--- Supplied material Enclosed Below ---

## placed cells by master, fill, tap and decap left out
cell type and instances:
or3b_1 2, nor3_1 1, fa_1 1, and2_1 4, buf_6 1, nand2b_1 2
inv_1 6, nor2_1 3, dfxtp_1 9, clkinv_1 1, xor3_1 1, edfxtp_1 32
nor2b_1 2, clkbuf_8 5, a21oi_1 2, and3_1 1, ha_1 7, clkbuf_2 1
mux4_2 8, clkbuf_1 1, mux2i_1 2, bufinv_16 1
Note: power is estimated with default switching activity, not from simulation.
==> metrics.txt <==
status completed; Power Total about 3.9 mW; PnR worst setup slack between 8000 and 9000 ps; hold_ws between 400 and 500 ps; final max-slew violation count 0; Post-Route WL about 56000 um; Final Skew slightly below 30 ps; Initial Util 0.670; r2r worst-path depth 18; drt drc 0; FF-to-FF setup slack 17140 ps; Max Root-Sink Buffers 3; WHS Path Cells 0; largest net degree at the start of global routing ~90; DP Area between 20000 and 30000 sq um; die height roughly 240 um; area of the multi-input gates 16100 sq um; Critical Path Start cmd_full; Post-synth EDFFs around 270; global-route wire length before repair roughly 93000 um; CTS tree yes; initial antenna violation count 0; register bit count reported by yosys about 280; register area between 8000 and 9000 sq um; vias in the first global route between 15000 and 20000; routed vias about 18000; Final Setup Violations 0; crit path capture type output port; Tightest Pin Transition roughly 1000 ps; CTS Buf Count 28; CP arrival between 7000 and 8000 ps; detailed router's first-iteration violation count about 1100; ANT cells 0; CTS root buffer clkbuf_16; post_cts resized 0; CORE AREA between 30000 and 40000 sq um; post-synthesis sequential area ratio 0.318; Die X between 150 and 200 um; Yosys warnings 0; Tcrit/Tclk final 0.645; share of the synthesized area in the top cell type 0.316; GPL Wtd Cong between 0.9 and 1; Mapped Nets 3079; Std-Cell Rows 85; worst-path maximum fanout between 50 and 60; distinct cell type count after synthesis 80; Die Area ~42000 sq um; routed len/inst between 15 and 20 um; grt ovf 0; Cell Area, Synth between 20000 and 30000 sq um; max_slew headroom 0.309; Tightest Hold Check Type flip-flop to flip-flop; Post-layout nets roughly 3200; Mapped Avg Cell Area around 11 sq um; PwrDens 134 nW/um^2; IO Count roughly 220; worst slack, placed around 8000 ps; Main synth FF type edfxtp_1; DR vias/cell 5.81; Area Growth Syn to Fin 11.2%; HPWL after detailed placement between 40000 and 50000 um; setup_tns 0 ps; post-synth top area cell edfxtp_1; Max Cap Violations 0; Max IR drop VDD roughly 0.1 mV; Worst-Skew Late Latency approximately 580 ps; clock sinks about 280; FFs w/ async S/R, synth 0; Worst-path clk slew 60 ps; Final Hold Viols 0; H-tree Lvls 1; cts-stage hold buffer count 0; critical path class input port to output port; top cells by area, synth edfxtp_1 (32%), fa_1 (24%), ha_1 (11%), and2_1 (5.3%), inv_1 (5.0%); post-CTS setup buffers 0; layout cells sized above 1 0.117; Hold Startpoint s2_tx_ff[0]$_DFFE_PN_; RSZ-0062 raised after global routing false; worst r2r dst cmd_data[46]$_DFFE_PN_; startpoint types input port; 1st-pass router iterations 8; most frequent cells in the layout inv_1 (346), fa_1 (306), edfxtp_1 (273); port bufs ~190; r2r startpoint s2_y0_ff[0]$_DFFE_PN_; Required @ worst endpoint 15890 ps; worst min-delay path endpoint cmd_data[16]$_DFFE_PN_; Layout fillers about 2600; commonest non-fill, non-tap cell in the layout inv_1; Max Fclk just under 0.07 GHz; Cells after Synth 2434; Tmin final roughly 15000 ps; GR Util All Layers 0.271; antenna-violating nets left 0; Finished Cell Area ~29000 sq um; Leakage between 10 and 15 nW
<file path="config.mk">
export PLATFORM = sky130hd
export DESIGN_NAME = fplc_ctrl
export DESIGN_NICKNAME = d
export VERILOG_FILES = /design/src/fplc_pkg.sv /design/src/fplc_ctrl.sv
export SDC_FILE = /design/constraint.sdc
export NUM_CORES = 1
export LEC_CHECK = 0
export ABC_AREA = 1
export BUFFER_PORTS_ARGS = -buffer_cell sky130_fd_sc_hd__clkbuf_2
export CAP_MARGIN = 20
export CORE_MARGIN = 5
export CORE_UTILIZATION = 45
export CTS_CLUSTER_DIAMETER = 150
export DETAILED_ROUTE_END_ITERATION = 16
export GPL_ROUTABILITY_DRIVEN = 0
export PLACE_DENSITY = 0.66
export SYNTH_ARGS = -nofsm -noshare
export SYNTH_HDL_FRONTEND = slang
export SYNTH_SLANG_ARGS = --single-unit
export TNS_END_PERCENT = 20
</file>
<file path="constraint.sdc">
create_clock -name clk -period 1.9 [get_ports clk]
set_input_delay 0.095 -clock clk [delete_from_list [all_inputs] [get_ports clk]]
set_output_delay 0.095 -clock clk [all_outputs]
set_load 0.05 [all_outputs]
</file>
<file path="src/fplc_pkg.sv">
// Shared constants, types and command/status structures of the Fenwick level counter.
`default_nettype none
package fplc_pkg;

	localparam int COORD_SPAN = 32768;
	localparam int MAX_POINTS = 16384;

	localparam int COORD_W = 15;
	localparam int BIN_W = 14;
	localparam int LEVEL_W = 14;
	localparam int COUNT_W = 15;

	localparam int TREE_AW = $clog2(COORD_SPAN);
	localparam int HIST_AW = $clog2(MAX_POINTS);
	localparam int IDX_W = TREE_AW + 1;
	localparam int TOTAL_W = $clog2(MAX_POINTS) + 1;

	typedef enum logic [0:0] {
		OP_INSERT = 1'b0,
		OP_READ   = 1'b1
	} op_t;

	typedef struct packed {
		logic load;
		logic q_step;
		logic u_start;
		logic u_step;
		logic hist_rd;
		logic hist_wr;
		logic clr_step;
		logic fin;
	} cmd_t;

	typedef struct packed {
		logic q_last;
		logic u_last;
		logic clr_last;
		logic is_full;
		logic out_free;
	} stat_t;

endpackage
`default_nettype wire

</file>
<file path="src/fplc_ctrl.sv">
// Controller state machine sequencing the clearing pass, tree walks and histogram update.
`default_nettype none
module fplc_ctrl import fplc_pkg::*; (
	input  wire logic  clk,
	input  wire logic  arst_n,
	input  wire logic  in_valid,
	input  wire op_t   in_operation,
	input  wire stat_t stat,
	output      logic  in_ready,
	output      cmd_t  cmd
);
	typedef enum logic [9:0] {
		S_CLEAR  = 10'b00_0000_0001,
		S_IDLE   = 10'b00_0000_0010,
		S_QRY    = 10'b00_0000_0100,
		S_QDRAIN = 10'b00_0000_1000,
		S_HRD    = 10'b00_0001_0000,
		S_HWR    = 10'b00_0010_0000,
		S_UPD    = 10'b00_0100_0000,
		S_UDRAIN = 10'b00_1000_0000,
		S_BRD    = 10'b01_0000_0000,
		S_FIN    = 10'b10_0000_0000
	} state_t;

	state_t state_q;
	state_t state_d;

	assign in_ready = (state_q == S_IDLE);

	always_comb begin
		state_d = state_q;
		cmd = '0;
		unique case (state_q)
			S_CLEAR: begin
				cmd.clr_step = 1'b1;
				if (stat.clr_last) begin
					state_d = S_IDLE;
				end
			end
			S_IDLE: begin
				if (in_valid) begin
					cmd.load = 1'b1;
					priority if (in_operation == OP_READ) begin
						state_d = S_BRD;
					end else if (stat.is_full) begin
						state_d = S_FIN;
					end else begin
						state_d = S_QRY;
					end
				end
			end
			S_QRY: begin
				cmd.q_step = 1'b1;
				if (stat.q_last) begin
					state_d = S_QDRAIN;
				end
			end
			S_QDRAIN: begin
				cmd.u_start = 1'b1;
				state_d = S_HRD;
			end
			S_HRD: begin
				cmd.hist_rd = 1'b1;
				state_d = S_HWR;
			end
			S_HWR: begin
				cmd.hist_wr = 1'b1;
				state_d = S_UPD;
			end
			S_UPD: begin
				cmd.u_step = 1'b1;
				if (stat.u_last) begin
					state_d = S_UDRAIN;
				end
			end
			S_UDRAIN: begin
				state_d = S_FIN;
			end
			S_BRD: begin
				cmd.hist_rd = 1'b1;
				state_d = S_FIN;
			end
			S_FIN: begin
				if (stat.out_free) begin
					cmd.fin = 1'b1;
					state_d = S_IDLE;
				end
			end
			default: begin
				state_d = S_CLEAR;
			end
		endcase
	end

	always_ff @(posedge clk or negedge arst_n) begin
		if (!arst_n) begin
			state_q <= S_CLEAR;
		end else begin
			state_q <= state_d;
		end
	end
endmodule
`default_nettype wire
</file>
`src/rtl/core/bfp_pkg.sv`:
```
// shared types, codes and the crc helper for the byte frame parser
package bfp_pkg;

	typedef enum logic [2:0] {
		PH_SOF0 = 3'd0,
		PH_SOF1 = 3'd1,
		PH_HEAD = 3'd2,
		PH_BODY = 3'd3,
		PH_CRCL = 3'd4,
		PH_CRCH = 3'd5
	} phase_t;

	typedef enum logic [2:0] {
		EV_NONE = 3'd0,
		EV_DATA = 3'd1,
		EV_GOOD = 3'd2,
		EV_CRC  = 3'd3,
		EV_LEN  = 3'd4,
		EV_DROP = 3'd5
	} event_t;

	localparam logic [1:0] REG_SOF_FIRST  = 2'd0;
	localparam logic [1:0] REG_SOF_SECOND = 2'd1;
	localparam logic [1:0] REG_PAY_LIMIT  = 2'd2;

	localparam logic [15:0] CRC_INIT = 16'hFFFF;
	localparam logic [15:0] CRC_POLY = 16'hA001;
	localparam logic [2:0]  HDR_LAST = 3'd4;

	typedef struct packed {
		event_t       ev;
		logic [7:0]   pay;
		logic [7:0]   version;
		logic [7:0]   kind;
		logic [7:0]   sequence_nr;
		logic [15:0]  length;
		logic [31:0]  good;
		logic [31:0]  crc_bad;
		logic [31:0]  len_bad;
		logic [31:0]  dropped;
	} result_t;

	// crc-16/modbus, one byte, lsb first
	function automatic logic [15:0] crc16_byte(input logic [15:0] crc, input logic [7:0] b);
		logic [15:0] c;
		c = crc ^ {8'h00, b};
		for (int k = 0; k < 8; k++) begin
			c = c[0] ? ((c >> 1) ^ CRC_POLY) : (c >> 1);
		end
		return c;
	endfunction

endpackage

```
`src/rtl/core/byte_frame_parser_crc16_core.sv`:
```
// top level of the byte frame parser with crc-16 trailer check
//
// Input channel: one received byte per word on rx_byte, qualified by
// in_valid; the core drives in_stall. Output channel: one result word for
// every input word (event code, payload byte, latched header fields and
// four wrapping diagnostic counters), qualified by out_valid and held by
// out_stall from the receiver.
// An accepted word's result goes into the result register, or into the
// skid register while a result waits there. Throughput is one word per
// cycle while in_stall is low; the byte-wide crc update and the frame
// state step sit between the input and the result register. A two-entry
// output stage (result register plus skid register) lets the core take
// one more word while a result waits; in_stall rises once both are full.
// Configuration goes through the apb-style port at byte addresses 0, 4
// and 8; pready is always high and writes are meant for idle periods.
// Reset clears the frame state, counters and latched header fields and
// loads the default markers (0xaa, 0x55) and payload limit (1024).
module byte_frame_parser_crc16_core
	import bfp_pkg::*;
#(
	parameter int COUNTER_BITS = 32
) (
	input  logic         clk,
	input  logic         arst_n,
	input  logic         psel,
	input  logic         penable,
	input  logic         pwrite,
	input  logic [3:0]   paddr,
	input  logic [31:0]  pwdata,
	output logic [31:0]  prdata,
	output logic         pready,
	input  logic         in_valid,
	output logic         in_stall,
	input  logic [7:0]   rx_byte,
	output logic         out_valid,
	input  logic         out_stall,
	output logic [2:0]   event_res,
	output logic [7:0]   payload_byte,
	output logic [7:0]   frame_version,
	output logic [7:0]   frame_kind,
	output logic [7:0]   frame_sequence,
	output logic [15:0]  hdr_length,
	output logic [31:0]  good_frames,
	output logic [31:0]  crc_failures,
	output logic [31:0]  length_failures,
	output logic [31:0]  dropped_bytes
);

	localparam logic [COUNTER_BITS-1:0] CNT_ONE = COUNTER_BITS'(1);

	// configuration
	logic [7:0]  sof_first_q, sof_second_q;
	logic [15:0] pay_limit_q;
	logic        cfg_wr;
	logic [1:0]  cfg_idx;

	// frame state
	phase_t      phase_q, phase_d;
	logic [2:0]  hpos_q, hpos_d;
	logic [7:0]  hdr_q [4];
	logic [15:0] ppos_q, ppos_d;
	logic [15:0] crc_q, crc_d;
	logic [7:0]  trl_q, trl_d;
	logic [7:0]  ver_q, ver_d, kind_q, kind_d, seq_q, seq_d;
	logic [15:0] len_q, len_d;
	logic [COUNTER_BITS-1:0] good_q, good_d, crcf_q, crcf_d;
	logic [COUNTER_BITS-1:0] lenf_q, lenf_d, drop_q, drop_d;

	// output stage
	result_t     res_s1, skid_s1, res_d;
	logic        out_valid_q, skid_valid_q;
	logic        in_acc, out_take;

	logic [15:0] crc_next;
	logic [15:0] hdr_len;
	logic [15:0] ppos_inc;
	event_t      ev_d;
	logic [7:0]  pay_d;

	assign pready  = 1'b1;
	assign cfg_idx = paddr[3:2];
	assign cfg_wr  = psel && penable && pwrite && pready;

	always_comb begin
		unique case (cfg_idx)
			REG_SOF_FIRST:  prdata = {24'h0, sof_first_q};
			REG_SOF_SECOND: prdata = {24'h0, sof_second_q};
			REG_PAY_LIMIT:  prdata = {16'h0, pay_limit_q};
			default:        prdata = 32'h0;
		endcase
	end

	always_ff @(posedge clk or negedge arst_n) begin
		if (!arst_n) begin
			sof_first_q  <= 8'hAA;
			sof_second_q <= 8'h55;
			pay_limit_q  <= 16'd1024;
		end else if (cfg_wr) begin
			unique case (cfg_idx)
				REG_SOF_FIRST:  sof_first_q  <= pwdata[7:0];
				REG_SOF_SECOND: sof_second_q <= pwdata[7:0];
				REG_PAY_LIMIT:  pay_limit_q  <= pwdata[15:0];
				default: ;
			endcase
		end
	end

	assign in_stall = skid_valid_q;
	assign in_acc   = in_valid && !skid_valid_q;
	assign out_take = out_valid_q && !out_stall;

	assign crc_next = crc16_byte(crc_q, rx_byte);
	assign hdr_len  = {rx_byte, hdr_q[3]};
	assign ppos_inc = ppos_q + 16'd1;

	always_comb begin
		phase_d = phase_q;
		hpos_d  = hpos_q;
		ppos_d  = ppos_q;
		crc_d   = crc_q;
		trl_d   = trl_q;
		ver_d   = ver_q;
		kind_d  = kind_q;
		seq_d   = seq_q;
		len_d   = len_q;
		good_d  = good_q;
		crcf_d  = crcf_q;
		lenf_d  = lenf_q;
		drop_d  = drop_q;
		ev_d    = EV_NONE;
		pay_d   = 8'h00;
		unique case (phase_q)
			PH_SOF0: begin
				if (rx_byte == sof_first_q) begin
					phase_d = PH_SOF1;
				end else begin
					ev_d   = EV_DROP;
					drop_d = drop_q + CNT_ONE;
				end
			end
			PH_SOF1: begin
				// second marker wins when both markers are equal
				if (rx_byte == sof_second_q) begin
					hpos_d  = 3'd0;
					crc_d   = CRC_INIT;
					phase_d = PH_HEAD;
				end else if (rx_byte != sof_first_q) begin
					ev_d    = EV_DROP;
					drop_d  = drop_q + CNT_ONE;
					phase_d = PH_SOF0;
				end
			end
			PH_HEAD: begin
				crc_d  = crc_next;
				hpos_d = hpos_q + 3'd1;
				if (hpos_q == HDR_LAST) begin
					ver_d  = hdr_q[0];
					kind_d = hdr_q[1];
					seq_d  = hdr_q[2];
					len_d  = hdr_len;
					hpos_d = 3'd0;
					if (hdr_len > pay_limit_q) begin
						ev_d    = EV_LEN;
						lenf_d  = lenf_q + CNT_ONE;
						phase_d = PH_SOF0;
						ppos_d  = 16'd0;
						trl_d   = 8'h00;
						crc_d   = CRC_INIT;
					end else if (hdr_len == 16'd0) begin
						phase_d = PH_CRCL;
					end else begin
						ppos_d  = 16'd0;
						phase_d = PH_BODY;
					end
				end
			end
			PH_BODY: begin
				ev_d   = EV_DATA;
				pay_d  = rx_byte;
				crc_d  = crc_next;
				ppos_d = ppos_inc;
				if (ppos_inc >= len_q) begin
					phase_d = PH_CRCL;
				end
			end
			PH_CRCL: begin
				trl_d   = rx_byte;
				phase_d = PH_CRCH;
			end
			PH_CRCH: begin
				if (crc_q == {rx_byte, trl_q}) begin
					ev_d   = EV_GOOD;
					good_d = good_q + CNT_ONE;
				end else begin
					ev_d   = EV_CRC;
					crcf_d = crcf_q + CNT_ONE;
				end
				phase_d = PH_SOF0;
				hpos_d  = 3'd0;
				ppos_d  = 16'd0;
				trl_d   = 8'h00;
				crc_d   = CRC_INIT;
			end
			default: begin
				phase_d = PH_SOF0;
				hpos_d  = 3'd0;
				ppos_d  = 16'd0;
				trl_d   = 8'h00;
				crc_d   = CRC_INIT;
			end
		endcase
	end

	// counters wider or narrower than 32 bits show their low word
	function automatic logic [31:0] low_word(input logic [COUNTER_BITS-1:0] v);
		logic [63:0] w;
		w = 64'(v);
		return w[31:0];
	endfunction

	always_comb begin
		res_d.ev          = ev_d;
		res_d.pay         = pay_d;
		res_d.version     = ver_d;
		res_d.kind        = kind_d;
		res_d.sequence_nr = seq_d;
		res_d.length      = len_d;
		res_d.good        = low_word(good_d);
		res_d.crc_bad     = low_word(crcf_d);
		res_d.len_bad     = low_word(lenf_d);
		res_d.dropped     = low_word(drop_d);
	end

	always_ff @(posedge clk or negedge arst_n) begin
		if (!arst_n) begin
			phase_q <= PH_SOF0;
			hpos_q  <= 3'd0;
			ppos_q  <= 16'd0;
			crc_q   <= CRC_INIT;
			trl_q   <= 8'h00;
			ver_q   <= 8'h00;
			kind_q  <= 8'h00;
			seq_q   <= 8'h00;
			len_q   <= 16'd0;
			good_q  <= '0;
			crcf_q  <= '0;
			lenf_q  <= '0;
			drop_q  <= '0;
			for (int i = 0; i < 4; i++) begin
				hdr_q[i] <= 8'h00;
			end
		end else if (in_acc) begin
			phase_q <= phase_d;
			hpos_q  <= hpos_d;
			ppos_q  <= ppos_d;
			crc_q   <= crc_d;
			trl_q   <= trl_d;
			ver_q   <= ver_d;
			kind_q  <= kind_d;
			seq_q   <= seq_d;
			len_q   <= len_d;
			good_q  <= good_d;
			crcf_q  <= crcf_d;
			lenf_q  <= lenf_d;
			drop_q  <= drop_d;
			if (phase_q == PH_HEAD && hpos_q != HDR_LAST) begin
				hdr_q[hpos_q[1:0]] <= rx_byte;
			end
		end
	end

	// output register plus skid entry
	always_ff @(posedge clk or negedge arst_n) begin
		if (!arst_n) begin
			out_valid_q  <= 1'b0;
			skid_valid_q <= 1'b0;
		end else if (out_take || !out_valid_q) begin
			if (skid_valid_q) begin
				out_valid_q  <= 1'b1;
				skid_valid_q <= 1'b0;
			end else begin
				out_valid_q <= in_acc;
			end
		end else if (in_acc) begin
			skid_valid_q <= 1'b1;
		end
	end

	always_ff @(posedge clk) begin
		if (out_take || !out_valid_q) begin
			if (skid_valid_q) begin
				res_s1 <= skid_s1;
			end else if (in_acc) begin
				res_s1 <= res_d;
			end
		end else if (in_acc) begin
			skid_s1 <= res_d;
		end
	end

	assign out_valid       = out_valid_q;
	assign event_res       = res_s1.ev;
	assign payload_byte    = res_s1.pay;
	assign frame_version   = res_s1.version;
	assign frame_kind      = res_s1.kind;
	assign frame_sequence  = res_s1.sequence_nr;
	assign hdr_length      = res_s1.length;
	assign good_frames     = res_s1.good;
	assign crc_failures    = res_s1.crc_bad;
	assign length_failures = res_s1.len_bad;
	assign dropped_bytes   = res_s1.dropped;

	// the skid entry only fills behind a held result
	a_skid_behind_out: assert property (@(posedge clk) disable iff (!arst_n)
		skid_valid_q |-> out_valid_q)
		else $error("skid entry valid without a result in the output register");

	// a payload phase always has a non-zero latched length
	a_body_len: assert property (@(posedge clk) disable iff (!arst_n)
		(phase_q == PH_BODY) |-> (len_q != 16'd0 && ppos_q < len_q))
		else $error("payload phase with exhausted or zero length");

	// header position never runs past the last header byte
	a_hpos_range: assert property (@(posedge clk) disable iff (!arst_n)
		hpos_q <= HDR_LAST)
		else $error("header position out of range");

	// an accepted word with a free output stage goes straight into the output register
	a_result_follows: assert property (@(posedge clk) disable iff (!arst_n)
		(in_acc && !out_valid_q) |=> (out_valid_q && !skid_valid_q))
		else $error("accepted word did not reach the output register");

endmodule

```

--- End of Enclosed Supplied material ---

The answer must hold exactly the lines of the entries above, from the first line through the line that contains "mux4_2 8, clkbuf_1 1, mux2i_1 2, bufinv_16 1", and no others.

» **Solution to the problem**
## placed cells by master, fill, tap and decap left out
cell type and instances:
or3b_1 2, nor3_1 1, fa_1 1, and2_1 4, buf_6 1, nand2b_1 2
inv_1 6, nor2_1 3, dfxtp_1 9, clkinv_1 1, xor3_1 1, edfxtp_1 32
nor2b_1 2, clkbuf_8 5, a21oi_1 2, and3_1 1, ha_1 7, clkbuf_2 1
mux4_2 8, clkbuf_1 1, mux2i_1 2, bufinv_16 1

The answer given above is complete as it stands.